A bilinear form $B(x,y)$ satifies $B(a,b)B(c,a)=B(b,a)B(a,c)$ implies it is either symmetric or skew-symmetric. Question:
If a bilinear form $B(x,y)$ satisfies for $\forall a,b,c \in V_{\Bbb{F}}$$$B(a,b)B(c,a)=B(b,a)B(a,c)$$Then $B(x,y)$ is either symmetric or skew-symmetric.

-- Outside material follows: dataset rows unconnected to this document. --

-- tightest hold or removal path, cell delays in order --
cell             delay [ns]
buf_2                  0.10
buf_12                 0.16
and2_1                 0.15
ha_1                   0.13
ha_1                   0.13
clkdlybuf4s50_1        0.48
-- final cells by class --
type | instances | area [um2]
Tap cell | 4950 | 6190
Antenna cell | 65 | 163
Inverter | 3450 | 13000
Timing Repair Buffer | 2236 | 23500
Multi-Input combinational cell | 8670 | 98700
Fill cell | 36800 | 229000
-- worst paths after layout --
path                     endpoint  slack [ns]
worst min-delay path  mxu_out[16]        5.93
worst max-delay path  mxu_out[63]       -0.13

If I let $c=a+b$, then get $B(a,a)\left[B(a,b)-B(b,a)\right]=0\cdots(*)$. If $\text{char}(\Bbb{F})\not=2$, then $B(a,a)=0\cdots(1)$ for $\forall a \in V_{\Bbb{F}}$ $\Longleftrightarrow$$B(x,y)$ is skew-symmetric. and $B(a,b)-B(b,a)=0\cdots(2)$ for $\forall a,b\in V_{\Bbb{F}}$ means $B(x,y)$ is symmetric. But I can't deduce$(1)$ and $(2)$ from $(*)$. Could you help me?
 A: I don't know how to fix your argument, but from a matrix theoretic persective, the proof is rather straightforward (despite a bit long). For convenience, I write $V$ instead of $V_{\mathbb{F}}$.
It suffices to prove the statement for the finite dimensional case, for,
if $B$ is neither symmetric nor skew-symmetric, then there exist
$u,v,x,y\in V$ such that $B(u,v)\ne B(v,u)$ and $B(x,y)\ne-B(y,x)$;
hence $B$ is neither symmetric nor skew-symmetric on the finite (actually, at most four) dimensional subspace spanned by $u,v,x,y$.
Suppose $V$ is finite dimensional. Then we can identify $B$ with its
matrix representation, and
\begin{align*}
B(a,b)B(c,a) \equiv B(b,a)B(a,c)
&\Leftrightarrow B(c,a)B(a,b) \equiv B(b,a)B(a,c)\\
&\Leftrightarrow c^\top Baa^\top Bb \equiv b^\top Baa^\top Bc\\
&\Leftrightarrow Baa^\top B \equiv (Baa^\top B)^\top\\
&\Leftrightarrow BSB=B^\top SB^\top \text{ for every symmetric matrix } S.\tag{1}
\end{align*}
If $\operatorname{char}(F)=2$, by considering every $S$ with a symmetric pair of off-diagonal ones and zeros elsewhere, $(1)$ immediately implies that $B$ is symmetric (hence also skew-symmetric).
Suppose $\operatorname{char}(F)\ne 2$. We can rewrite $(1)$ as
$$KSH+HSK = 0 \text{ for all symmetric matrix } S,\tag{2}$$
where $H$ and $K$ denote respectively the symmetric part and skew-symmetric part of $B$ (the decomposition of $B$ into $H+K$ is possible because $\operatorname{char}(F)\ne 2$). By applying a congruence transform $H\leftarrow P^\top HP,\ K\leftarrow P^\top KP$, we may assume that $H$ is a block-diagonal matrix of the form
$$
\pmatrix{\widehat{H}&0\\ 0&0_{m\times m}},
$$
where $m$ is the nullity of the linear map $x\mapsto Hx$ and $\widehat{H}$ is symmetric and invertible.
It follows from $(2)$ that in the same partitioning, all subblocks of $K$, except the leading principal one, are zero. So,


*

*if $H\ne0$, we can put $S=\operatorname{diag}(\widehat{H}^{-1},\ 0_{m\times m})$ and obtain $2K=0$, i.e. $B$ is symmetric;

*if $H=0$, then $B$ is skew-symmetric.